What I’m coming to think is that, absent systemic reform, holding IP rights, some of which, like copyright, attach automatically, is not the primary issue. The issue is much more about what rights we choose to enforce against others and how we do it. The issue is also whether we have a system of accountability where, when we do give away some rights that otherwise would attach, we can hold others to the rights we’ve chosen to retain. This is a sticky problem, especially when choices about enforcement could, recursively I suppose, affect those rights themselves. (An issue for another day, but: this is true also of the tiny start-up that holds a software patent for defensive purposes, to create freedom of action against incumbents, and perhaps who licenses it to other firms for similar purposes. The issue is whether those rights are exercised in an appropriate manner.)

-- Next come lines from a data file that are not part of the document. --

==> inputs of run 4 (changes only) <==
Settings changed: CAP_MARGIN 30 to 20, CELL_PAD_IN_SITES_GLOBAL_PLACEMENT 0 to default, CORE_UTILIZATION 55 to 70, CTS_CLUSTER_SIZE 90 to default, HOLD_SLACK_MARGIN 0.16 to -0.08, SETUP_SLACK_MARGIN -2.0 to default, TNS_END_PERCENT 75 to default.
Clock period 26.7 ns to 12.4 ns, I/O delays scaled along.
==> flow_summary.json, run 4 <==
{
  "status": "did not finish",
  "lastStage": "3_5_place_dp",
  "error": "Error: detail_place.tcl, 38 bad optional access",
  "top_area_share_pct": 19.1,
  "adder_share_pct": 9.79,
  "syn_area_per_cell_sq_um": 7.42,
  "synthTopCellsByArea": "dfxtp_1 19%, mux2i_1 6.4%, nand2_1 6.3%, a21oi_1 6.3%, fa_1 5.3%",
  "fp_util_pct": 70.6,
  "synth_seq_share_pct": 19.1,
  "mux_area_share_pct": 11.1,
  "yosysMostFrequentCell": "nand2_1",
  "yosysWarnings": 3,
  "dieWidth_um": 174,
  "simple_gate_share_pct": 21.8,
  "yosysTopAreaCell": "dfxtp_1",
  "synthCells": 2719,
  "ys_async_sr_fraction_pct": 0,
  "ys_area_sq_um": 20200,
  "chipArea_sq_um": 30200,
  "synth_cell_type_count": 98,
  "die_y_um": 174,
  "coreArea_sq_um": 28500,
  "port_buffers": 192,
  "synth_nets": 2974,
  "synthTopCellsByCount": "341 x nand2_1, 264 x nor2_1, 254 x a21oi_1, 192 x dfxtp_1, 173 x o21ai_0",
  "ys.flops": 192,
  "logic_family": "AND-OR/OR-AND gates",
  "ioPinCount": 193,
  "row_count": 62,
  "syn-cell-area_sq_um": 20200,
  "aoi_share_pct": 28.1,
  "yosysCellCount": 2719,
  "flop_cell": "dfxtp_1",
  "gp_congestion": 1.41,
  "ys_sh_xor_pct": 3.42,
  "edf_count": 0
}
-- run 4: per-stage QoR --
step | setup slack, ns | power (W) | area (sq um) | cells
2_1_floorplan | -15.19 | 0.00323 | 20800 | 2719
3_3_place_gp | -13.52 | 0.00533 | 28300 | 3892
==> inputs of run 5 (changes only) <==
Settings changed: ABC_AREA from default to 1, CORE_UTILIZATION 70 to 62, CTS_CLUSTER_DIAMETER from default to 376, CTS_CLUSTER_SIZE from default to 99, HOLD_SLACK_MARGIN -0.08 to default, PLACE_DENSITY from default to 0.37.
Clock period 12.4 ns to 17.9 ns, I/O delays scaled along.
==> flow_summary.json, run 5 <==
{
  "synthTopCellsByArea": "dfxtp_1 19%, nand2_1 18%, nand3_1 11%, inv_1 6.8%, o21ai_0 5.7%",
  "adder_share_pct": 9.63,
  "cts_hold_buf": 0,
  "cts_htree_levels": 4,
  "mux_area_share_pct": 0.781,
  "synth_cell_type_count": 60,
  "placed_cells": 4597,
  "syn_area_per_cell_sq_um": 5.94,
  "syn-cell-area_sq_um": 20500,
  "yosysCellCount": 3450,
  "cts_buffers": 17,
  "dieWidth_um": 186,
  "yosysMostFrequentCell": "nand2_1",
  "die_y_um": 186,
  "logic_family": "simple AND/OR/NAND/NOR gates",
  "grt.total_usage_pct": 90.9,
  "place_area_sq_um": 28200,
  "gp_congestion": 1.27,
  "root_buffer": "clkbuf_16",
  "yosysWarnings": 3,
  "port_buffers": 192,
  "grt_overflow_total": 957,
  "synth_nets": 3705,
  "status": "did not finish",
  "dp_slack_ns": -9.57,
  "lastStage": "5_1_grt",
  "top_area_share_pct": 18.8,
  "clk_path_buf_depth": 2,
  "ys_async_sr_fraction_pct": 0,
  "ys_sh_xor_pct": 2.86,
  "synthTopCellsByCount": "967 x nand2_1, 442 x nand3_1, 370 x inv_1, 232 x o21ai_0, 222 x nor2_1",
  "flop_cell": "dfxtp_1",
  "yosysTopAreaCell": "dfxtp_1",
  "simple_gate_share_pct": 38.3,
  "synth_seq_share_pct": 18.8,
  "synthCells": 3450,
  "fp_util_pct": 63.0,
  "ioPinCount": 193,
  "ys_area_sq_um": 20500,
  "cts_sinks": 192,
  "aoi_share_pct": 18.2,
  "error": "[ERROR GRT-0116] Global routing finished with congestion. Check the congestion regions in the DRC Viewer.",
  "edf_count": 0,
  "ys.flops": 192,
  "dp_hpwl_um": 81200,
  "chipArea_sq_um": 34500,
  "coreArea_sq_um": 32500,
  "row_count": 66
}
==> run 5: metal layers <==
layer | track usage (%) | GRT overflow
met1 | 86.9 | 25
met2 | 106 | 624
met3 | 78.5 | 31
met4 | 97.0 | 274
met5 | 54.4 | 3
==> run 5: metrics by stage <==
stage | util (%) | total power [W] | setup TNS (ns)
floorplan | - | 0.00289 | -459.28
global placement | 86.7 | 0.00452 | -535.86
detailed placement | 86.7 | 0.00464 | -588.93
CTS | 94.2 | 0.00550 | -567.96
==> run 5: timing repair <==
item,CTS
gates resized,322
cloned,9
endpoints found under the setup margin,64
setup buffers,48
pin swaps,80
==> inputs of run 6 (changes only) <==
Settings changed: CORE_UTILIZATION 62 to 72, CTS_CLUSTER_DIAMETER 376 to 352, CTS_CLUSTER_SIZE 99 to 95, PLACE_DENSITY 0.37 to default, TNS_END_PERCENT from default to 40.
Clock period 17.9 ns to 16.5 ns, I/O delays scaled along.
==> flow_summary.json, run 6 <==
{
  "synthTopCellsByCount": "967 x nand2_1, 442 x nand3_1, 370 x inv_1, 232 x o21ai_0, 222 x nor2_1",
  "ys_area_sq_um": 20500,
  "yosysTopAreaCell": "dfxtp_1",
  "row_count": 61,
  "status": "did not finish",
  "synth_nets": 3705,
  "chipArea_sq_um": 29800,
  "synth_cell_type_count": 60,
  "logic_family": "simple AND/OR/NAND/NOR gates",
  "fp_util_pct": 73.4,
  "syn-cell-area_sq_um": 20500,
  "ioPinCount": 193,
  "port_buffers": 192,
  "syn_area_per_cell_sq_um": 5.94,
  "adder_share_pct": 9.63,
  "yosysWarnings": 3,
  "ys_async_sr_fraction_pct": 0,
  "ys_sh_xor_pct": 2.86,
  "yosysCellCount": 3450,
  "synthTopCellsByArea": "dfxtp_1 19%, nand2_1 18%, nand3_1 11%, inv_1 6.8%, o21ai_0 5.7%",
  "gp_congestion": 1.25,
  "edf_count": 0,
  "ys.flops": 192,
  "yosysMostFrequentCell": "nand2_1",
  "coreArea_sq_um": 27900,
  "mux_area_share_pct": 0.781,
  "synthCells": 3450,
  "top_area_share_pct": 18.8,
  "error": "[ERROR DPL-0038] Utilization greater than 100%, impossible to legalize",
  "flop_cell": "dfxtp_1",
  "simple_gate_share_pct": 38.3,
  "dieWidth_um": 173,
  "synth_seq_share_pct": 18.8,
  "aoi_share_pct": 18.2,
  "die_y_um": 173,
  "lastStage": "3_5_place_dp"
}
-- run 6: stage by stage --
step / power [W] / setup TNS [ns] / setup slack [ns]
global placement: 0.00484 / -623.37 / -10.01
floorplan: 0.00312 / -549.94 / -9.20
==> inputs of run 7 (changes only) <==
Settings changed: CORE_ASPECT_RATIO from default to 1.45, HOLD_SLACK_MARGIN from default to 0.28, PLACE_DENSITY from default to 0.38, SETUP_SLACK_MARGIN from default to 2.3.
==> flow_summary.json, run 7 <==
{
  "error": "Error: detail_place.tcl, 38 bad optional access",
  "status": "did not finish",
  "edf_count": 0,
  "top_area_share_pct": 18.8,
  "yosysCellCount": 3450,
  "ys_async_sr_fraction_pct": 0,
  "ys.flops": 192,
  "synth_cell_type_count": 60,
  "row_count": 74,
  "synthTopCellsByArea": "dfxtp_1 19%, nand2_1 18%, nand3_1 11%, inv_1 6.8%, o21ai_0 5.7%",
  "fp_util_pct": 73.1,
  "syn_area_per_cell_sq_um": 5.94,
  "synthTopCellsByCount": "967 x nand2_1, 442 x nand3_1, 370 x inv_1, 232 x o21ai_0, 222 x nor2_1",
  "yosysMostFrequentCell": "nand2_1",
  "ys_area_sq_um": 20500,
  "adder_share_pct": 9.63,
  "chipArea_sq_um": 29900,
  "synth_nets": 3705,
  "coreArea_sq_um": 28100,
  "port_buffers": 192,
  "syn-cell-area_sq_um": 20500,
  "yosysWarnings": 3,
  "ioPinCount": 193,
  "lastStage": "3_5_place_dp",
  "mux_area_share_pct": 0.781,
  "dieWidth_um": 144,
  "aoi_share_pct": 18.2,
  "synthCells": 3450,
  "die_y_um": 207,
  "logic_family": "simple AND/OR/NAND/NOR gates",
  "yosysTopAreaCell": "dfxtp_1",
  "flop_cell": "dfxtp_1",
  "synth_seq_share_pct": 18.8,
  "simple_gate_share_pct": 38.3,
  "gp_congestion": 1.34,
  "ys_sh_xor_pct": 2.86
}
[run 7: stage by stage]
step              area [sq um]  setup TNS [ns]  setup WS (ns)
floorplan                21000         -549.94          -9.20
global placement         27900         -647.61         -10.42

I think a key next step in the RSS and copyright discussion may not be new licenses (if Mr. Yergler is right; or perhaps tweaked ones, if that would help; or perhaps repackaged ones, so ordinary people can figure it out), but rather 1) a clearer common understanding of what people mean when they in fact license their works in this fashion and 2) appropriate systems to enforce those rights when they’re being flagrantly violated. Of course, the copyright system works just fine on this second score (perhaps too well, sometimes!), but I suppose that those of us who are wildly supportive of CC as an essential add-on to the copyright regime may have to be willing to step up and file cease-and-desist letters where necessary (polite ones, perhaps!), even as distateful as that may seem. A great deal, it seems to me, hangs in the balance of getting it right, if the trends in creativity online, syndication, search, and aggregation continue on their current trajectory.